* _Directions_: In the records that follow, the lines from the one containing "32-bit low multiply" to the one containing "sum16[i*16 +: 16]", inclusive, are to be given again exactly.

[Exercise material Boundary: Start]

[src/rtl/saeu_lanes.sv]
`timescale 1ns / 1ps
module saeu_lanes (
    input  logic [2:0]  mode,
    input  logic [63:0] a,
    input  logic [63:0] b,
    output logic [63:0] y
);
    import saeu_pkg::*;

    logic [63:0] sum8, sum16, sum32;
    logic [63:0] dif8, dif16, dif32;
    logic [63:0] prod;

    // Per-lane wrap-around add/sub and 32-bit low multiply
    always_comb begin
        for (int i = 0; i < 8; i++) begin
            sum8[i*8 +: 8] = a[i*8 +: 8] + b[i*8 +: 8];
            dif8[i*8 +: 8] = a[i*8 +: 8] - b[i*8 +: 8];
        end
        for (int i = 0; i < 4; i++) begin
            sum16[i*16 +: 16] = a[i*16 +: 16] + b[i*16 +: 16];
            dif16[i*16 +: 16] = a[i*16 +: 16] - b[i*16 +: 16];
        end
        for (int i = 0; i < 2; i++) begin
            sum32[i*32 +: 32] = a[i*32 +: 32] + b[i*32 +: 32];
            dif32[i*32 +: 32] = a[i*32 +: 32] - b[i*32 +: 32];
            prod[i*32 +: 32]  = a[i*32 +: 32] * b[i*32 +: 32];
        end
    end

    always_comb begin
        case (op_t'(mode))
            OP_ADDB: y = sum8;
            OP_ADDW: y = sum16;
            OP_ADDD: y = sum32;
            OP_SUBB: y = dif8;
            OP_SUBW: y = dif16;
            OP_SUBD: y = dif32;
            OP_MULD: y = prod;
            default: y = a;
        endcase
    end
endmodule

[Exercise material Boundary: End]

* _Final answer_:
    // Per-lane wrap-around add/sub and 32-bit low multiply
    always_comb begin
        for (int i = 0; i < 8; i++) begin
            sum8[i*8 +: 8] = a[i*8 +: 8] + b[i*8 +: 8];
            dif8[i*8 +: 8] = a[i*8 +: 8] - b[i*8 +: 8];
        end
        for (int i = 0; i < 4; i++) begin
            sum16[i*16 +: 16] = a[i*16 +: 16] + b[i*16 +: 16];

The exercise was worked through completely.